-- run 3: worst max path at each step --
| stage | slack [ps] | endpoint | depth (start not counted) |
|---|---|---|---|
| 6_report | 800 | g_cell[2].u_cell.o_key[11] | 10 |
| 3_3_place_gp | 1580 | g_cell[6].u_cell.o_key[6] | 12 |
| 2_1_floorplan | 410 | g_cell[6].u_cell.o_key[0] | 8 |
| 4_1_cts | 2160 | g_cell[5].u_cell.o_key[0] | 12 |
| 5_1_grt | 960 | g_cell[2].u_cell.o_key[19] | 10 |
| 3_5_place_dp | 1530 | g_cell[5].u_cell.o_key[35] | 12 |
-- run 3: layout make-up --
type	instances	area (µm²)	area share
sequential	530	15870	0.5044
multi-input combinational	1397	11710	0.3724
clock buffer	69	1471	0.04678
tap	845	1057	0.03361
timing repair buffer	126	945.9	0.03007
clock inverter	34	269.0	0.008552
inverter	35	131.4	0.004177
**src/sv/wbpc_pkg.sv**
```systemverilog
// ----------------------------------------------------------------------------
// Walker branching package
// Shared types, codes and constants of the walker branching control unit.
// ----------------------------------------------------------------------------
`default_nettype none

package wbpc_pkg;

  localparam int CW = 7;

  localparam logic [1:0] FUNC_LOAD = 2'd0;
  localparam logic [1:0] FUNC_WALK = 2'd1;
  localparam logic [1:0] FUNC_GEN  = 2'd2;

  localparam logic [1:0] KIND_VERDICT = 2'd0;
  localparam logic [1:0] KIND_COPY    = 2'd1;
  localparam logic [1:0] KIND_MOVE    = 2'd2;
  localparam logic [1:0] KIND_DONE    = 2'd3;

  localparam logic [1:0] REG_TIME_STEP = 2'd0;
  localparam logic [1:0] REG_TRIAL     = 2'd1;
  localparam logic [1:0] REG_HALFWIDTH = 2'd2;
  localparam logic [1:0] REG_CAPACITY  = 2'd3;

  localparam logic [15:0] RST_TIME_STEP = 16'd655;
  localparam logic [30:0] RST_HALFWIDTH = 31'd1310720;
  localparam logic [6:0]  RST_CAPACITY  = 7'd64;

  localparam logic [17:0] LOG2E_Q16  = 18'd94548;
  localparam logic [12:0] EXP_C3     = 13'd5084;
  localparam logic [14:0] EXP_C2     = 15'd14838;
  localparam logic [15:0] EXP_C1     = 16'd45611;
  localparam logic [16:0] EXP_C0     = 17'd65536;
  localparam logic [21:0] WEIGHT_CAP = 22'd655360;

  localparam logic signed [20:0] Y_LO = -21'sd1048576;
  localparam logic signed [20:0] Y_HI = 21'sd262144;

  localparam logic [3:0] CALC_LAST = 4'd8;

  typedef enum logic [2:0] {
    S_IDLE,
    S_CALC,
    S_VERDICT,
    S_COPY,
    S_SCAN,
    S_MOVE,
    S_COUNT,
    S_DONE
  } state_t;

  typedef struct packed {
    logic capture;
    logic do_load;
    logic verdict;
    logic copy;
    logic move;
    logic gen_done;
    logic last;
    logic rd_j;
    logic cmp_init;
    logic inc_i;
    logic dec_j;
    logic cnt_init;
    logic cnt_step;
  } cmd_t;

  typedef struct packed {
    logic [1:0]    func;
    logic          walk_ok;
    logic          out_free;
    logic [CW-1:0] ncopy;
    logic          i_lt_j;
    logic          alive_i;
    logic          alive_j;
    logic          i_ge_cap;
  } sts_t;

endpackage

`default_nettype wire

```
**src/sv/wbpc_ctrl.sv**
```systemverilog
// ----------------------------------------------------------------------------
// Walker branching controller
// Sequences load, walker, copy, compaction and count steps of the datapath.
// ----------------------------------------------------------------------------
`default_nettype none

module wbpc_ctrl (
  input  wire logic          clk,
  input  wire logic          rst_n,
  input  wire logic          in_valid,
  output logic               in_ready,
  input  wire wbpc_pkg::sts_t sts,
  output wbpc_pkg::cmd_t     cmd
);
  import wbpc_pkg::*;

  state_t        state_r, state_nxt;
  logic [3:0]    cnt_r, cnt_nxt;
  logic [CW-1:0] left_r, left_nxt;

  always_ff @(posedge clk) begin
    if (!rst_n) begin
      state_r <= S_IDLE;
      cnt_r   <= '0;
      left_r  <= '0;
    end else begin
      state_r <= state_nxt;
      cnt_r   <= cnt_nxt;
      left_r  <= left_nxt;
    end
  end

  always_comb begin
    state_nxt = state_r;
    cnt_nxt   = cnt_r;
    left_nxt  = left_r;
    cmd       = '0;
    in_ready  = 1'b0;
    case (state_r)
      S_IDLE: begin
        in_ready = 1'b1;
        cnt_nxt  = '0;
        if (in_valid) begin
          cmd.capture = 1'b1;
          case (sts.func)
            FUNC_LOAD: cmd.do_load = 1'b1;
            FUNC_WALK: if (sts.walk_ok) state_nxt = S_CALC;
            FUNC_GEN: begin
              cmd.cmp_init = 1'b1;
              state_nxt    = S_SCAN;
            end
            default: state_nxt = S_IDLE;
          endcase
        end
      end
      S_CALC: begin
        cnt_nxt = cnt_r + 4'd1;
        if (cnt_r == CALC_LAST) state_nxt = S_VERDICT;
      end
      S_VERDICT: begin
        if (sts.out_free) begin
          cmd.verdict = 1'b1;
          cmd.last    = (sts.ncopy == '0);
          left_nxt    = sts.ncopy;
          state_nxt   = (sts.ncopy == '0) ? S_IDLE : S_COPY;
        end
      end
      S_COPY: begin
        if (sts.out_free) begin
          cmd.copy = 1'b1;
          cmd.last = (left_r == CW'(1));
          left_nxt = left_r - CW'(1);
          if (left_r == CW'(1)) state_nxt = S_IDLE;
        end
      end
      S_SCAN: begin
        cmd.rd_j = 1'b1;
        if (!sts.i_lt_j) begin
          cmd.cnt_init = 1'b1;
          state_nxt    = S_COUNT;
        end else if (sts.alive_i) begin
          cmd.inc_i = 1'b1;
        end else if (!sts.alive_j) begin
          cmd.dec_j = 1'b1;
        end else begin
          state_nxt = S_MOVE;
        end
      end
      S_MOVE: begin
        cmd.rd_j = 1'b1;
        if (sts.out_free) begin
          cmd.move  = 1'b1;
          state_nxt = S_SCAN;
        end
      end
      S_COUNT: begin
        if (sts.i_ge_cap) state_nxt = S_DONE;
        else cmd.cnt_step = 1'b1;
      end
      S_DONE: begin
        if (sts.out_free) begin
          cmd.gen_done = 1'b1;
          cmd.last     = 1'b1;
          state_nxt    = S_IDLE;
        end
      end
      default: state_nxt = S_IDLE;
    endcase
  end

endmodule

`default_nettype wire

```
**config.mk**
```make
export PLATFORM = sky130hd
export DESIGN_NAME = wbpc_ctrl
export DESIGN_NICKNAME = d
export VERILOG_FILES = /design/src/sv/wbpc_pkg.sv /design/src/sv/wbpc_ctrl.sv
export SDC_FILE = /design/constraint.sdc
export NUM_CORES = 1
export LEC_CHECK = 0
export ABC_AREA = 1
export CAP_MARGIN = 0
export CORE_MARGIN = 4
export CORE_UTILIZATION = 53
export DETAILED_ROUTE_END_ITERATION = 6
export DONT_BUFFER_PORTS = 1
export PLACE_DENSITY = 0.75
export SLEW_MARGIN = 40
export SYNTH_ARGS = -nofsm -noshare
export SYNTH_HDL_FRONTEND = slang
export SYNTH_SLANG_ARGS = --single-unit
```
**constraint.sdc**
```tcl
create_clock -name clk -period 1.7 [get_ports clk]
set_input_delay 0.17 -clock clk [delete_from_list [all_inputs] [get_ports clk]]
set_output_delay 0.17 -clock clk [all_outputs]
set_load 0.1 [all_outputs]
```
==> key figures <==
Synthesis
  – Synth area leader: dfxtp_1
  – Sequential area share after synthesis: 25.5%
  – Synthesized cell area: 0.00110 mm²
  – Post-synthesis adder-cell area fraction: 4.55%
  – Ys async rst share: 0%
  – Simple-gate area share of the yosys netlist: 40.4%
  – Syn nets: 202
  – Most used flip-flop cell after synthesis: dfxtp_1
  – Synth Warn #: 0
  – Mux cell area share after synthesis: 0%
  – Syn Inst Count: 180
  – Avg Inst Size Synth: 6.11 µm²
  – Compound-cell area share of the yosys netlist: 14.8%
  – Yosys cell types: 26
  – Commonest cells post-synth: 38 x nand2_1, 31 x nor2_1, 24 x inv_1
  – Register bit total from synthesis: 14
  – Largest family of logic cells by synthesized area: simple AND/OR/NAND/NOR gates
  – Count leader, synth: nand2_1
  – Synth area leaders: dfxtp_1 25%, nand2_1 13%, nor2_1 11%
  – Xor-xnor portion of the synthesized cell area: 2.39%
  – Number of synthesized flops with an enable pin: 0
  – Yosys top cell area share: 25.5%

CTS
  – Clock root buffer: clkbuf_4
  – Total CTS buffers: 3
  – H-tree levels: 1
  – Clock latency on the worst-skew pair: 290 ps
  – TritonCTS clock tree: done
  – Clock-pin slew on the worst setup and hold paths: 100 ps
  – Deepest clock path buffer count: 2
  – CTS Sinks: 14

Die
  – Num rows: 16
  – Die width: 53.6 µm
  – Initial Util: 56.1%
  – Die area: 0.00287 mm²
  – I/O pin cnt: 32
  – Vert. Die Dim: 53.6 µm
  – Core box area: 0.00196 mm²

Drt
  – Via density per instance: 5.79
  – Post-route ant nets: 0
  – DRT Wirelength: 3410 µm
  – Wire per inst: 14.9 µm
  – Pre-Repair DR Iteration Count: 5
  – Initial DRC count: 76
  – DRC Markers: 0
  – Routed vias: 1321

Power and ir drop
  – Maximum vdd drop: 0.00149 V
  – Power consumption: 2.19 mW
  – Lkg Pwr: 0.682 nW
  – Power per cell area: 1420 mW/mm²

Cells and area
  – ANT cells: 0
  – Layout cells sized above 1: 28.9%
  – Layout Area Growth over Synthesis: 40.5%
  – Layout Nets: 224
  – Design Area, Final: 0.00155 mm²
  – Fillers: 150
  – Fin util: 78.8%

Critical path
  – Worst setup SP type: flop
  – Critical path arrival: 1590 ps
  – CP Class: reg2out
  – CP required: 1530 ps
  – Critical path fanouts, max: 3
  – Crit. End Element: output port

STA
  – Max-slew violations: 0
  – Max Clk Rate: 0.569 GHz
  – PnR worst setup slack: -57.3 ps
  – Unrepaired setup endpoints after global routing: true
  – Final period util: 103%
  – Final setup viols: 1
  – Slew headroom: 72.2%
  – Hold Worst Slack: -1.48 ps
  – Hold Violations, Final: 1
  – Minimum clock period: 1760 ps
  – Worst slew pin tran: 414 ps
  – Clk_skew: 6.21 ps

Placed design
  – Dpl cell area: 0.00145 mm²
  – Port Buf Inserts: 0
  – Placer Congestion: 0.957
  – Dpl hpwl: 2480 µm

GRT
  – Initial antenna violation count: 0
  – Total GRT Usage: 26.0%
  – Vias in the first global route: 1264
  – Grt ovf: 0
  – First-pass GRT wire length: 5490 µm
  – Largest net degree at the start of global routing: 12

Outcome
  – Outcome: finished with violations
  – Failing checks: negative hold slack, negative setup slack

Job
  – Max-cap violation count: 0

Min path
  – Hold Path Class: in2reg
==> critical path: stages (launching register included) <==
cell and delay (ps):
dfxtp_2 350, inv_2 70, ha_4 120, inv_2 30
nor2_2 110, nand3_1 90, nand2_1 90, o211ai_1 110
o21ai_2 110, buf_12 200
==> stage by stage <==
step / setup TNS (ps) / worst slack, ps / hold slack [ps] / std cells
after global placement: 0 / 250 / 294 / 221
after CTS: -59.4 / -43.2 / 7.76 / 226
after global routing: -117 / -117 / 13.2 / 228
after detailed placement: 0 / 213 / 303 / 221
after floorplan: -645 / -275 / 290 / 180
final: -57.3 / -57.3 / -1.48 / 228
==> registers in the layout, indices dropped and copies added (netlist names) <==
name / count
left_r: 7
cnt_r: 4
state_r: 3
==> cell type report <==
| cell class | instances | area [µm²] | share of cell area, % |
|---|---|---|---|
| Multi-Input combinational cell | 135 | 763 | 49.4 |
| Timing Repair Buffer | 21 | 310 | 20.1 |
| Tap cell | 27 | 33.8 | 2.19 |
| Sequential cell | 14 | 294 | 19.0 |
| Inverter | 27 | 108 | 6.96 |
| Clock buffer | 4 | 36.3 | 2.35 |
==> timing repair <==
| item | 4_1_cts | 5_1_grt |
|---|---|---|
| buffers inserted | 0 | 2 |
| setup endpoints to repair | 4 | 6 |
| gates resized for setup | 6 | 9 |
| pin swaps | 1 | 3 |
| hold buffers | 1 | 0 |
| hold endpoints to repair | 1 | 0 |
| gates cloned | 0 | 0 |
==> power by group <==
group	internal, mW	total, mW	switching [mW]	leakage [nW]
logic	0.451	1.44	0.988	0.544
clock network	0.130	0.251	0.121	0.0210
registers	0.405	0.503	0.0979	0.117
total	0.987	2.19	1.21	0.682
==> routing by layer <==
layer  part of all wire (%)  track usage, %  up-vias
li1                       -               -      620
met1                     40            31.1      601
met2                     48            44.7       88
met3                    9.5            5.26       12
met4                    2.0            11.1        0
met5                      0               0        -
==> placed cells by master (no fill, tap or decap), types with 2 or more instances in the layout <==
| master | count |
|---|---|
| nand2_1 | 37 |
| nor2_1 | 23 |
| inv_1 | 21 |
| a21oi_1 | 15 |
| nand3_1 | 12 |
| buf_12 | 12 |
| dfxtp_1 | 9 |
| buf_4 | 8 |
| nor2_2 | 7 |
| nor2_4 | 5 |
| inv_2 | 4 |
| nand2_2 | 4 |
| nand4_1 | 4 |
| o21ai_1 | 4 |
| o211ai_1 | 3 |
| o21ai_2 | 3 |
| o21ai_0 | 3 |
| ha_1 | 3 |
| clkbuf_4 | 3 |
| dfxtp_4 | 3 |
| nor3_1 | 2 |
| xor2_1 | 2 |
| dfxtp_2 | 2 |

--*--

▸ **Task statement**: Pick out each line in the material containing "gates".

▸ **Solved problem**:
  – Largest family of logic cells by synthesized area: simple AND/OR/NAND/NOR gates
| gates resized for setup | 6 | 9 |
| gates cloned | 0 | 0 |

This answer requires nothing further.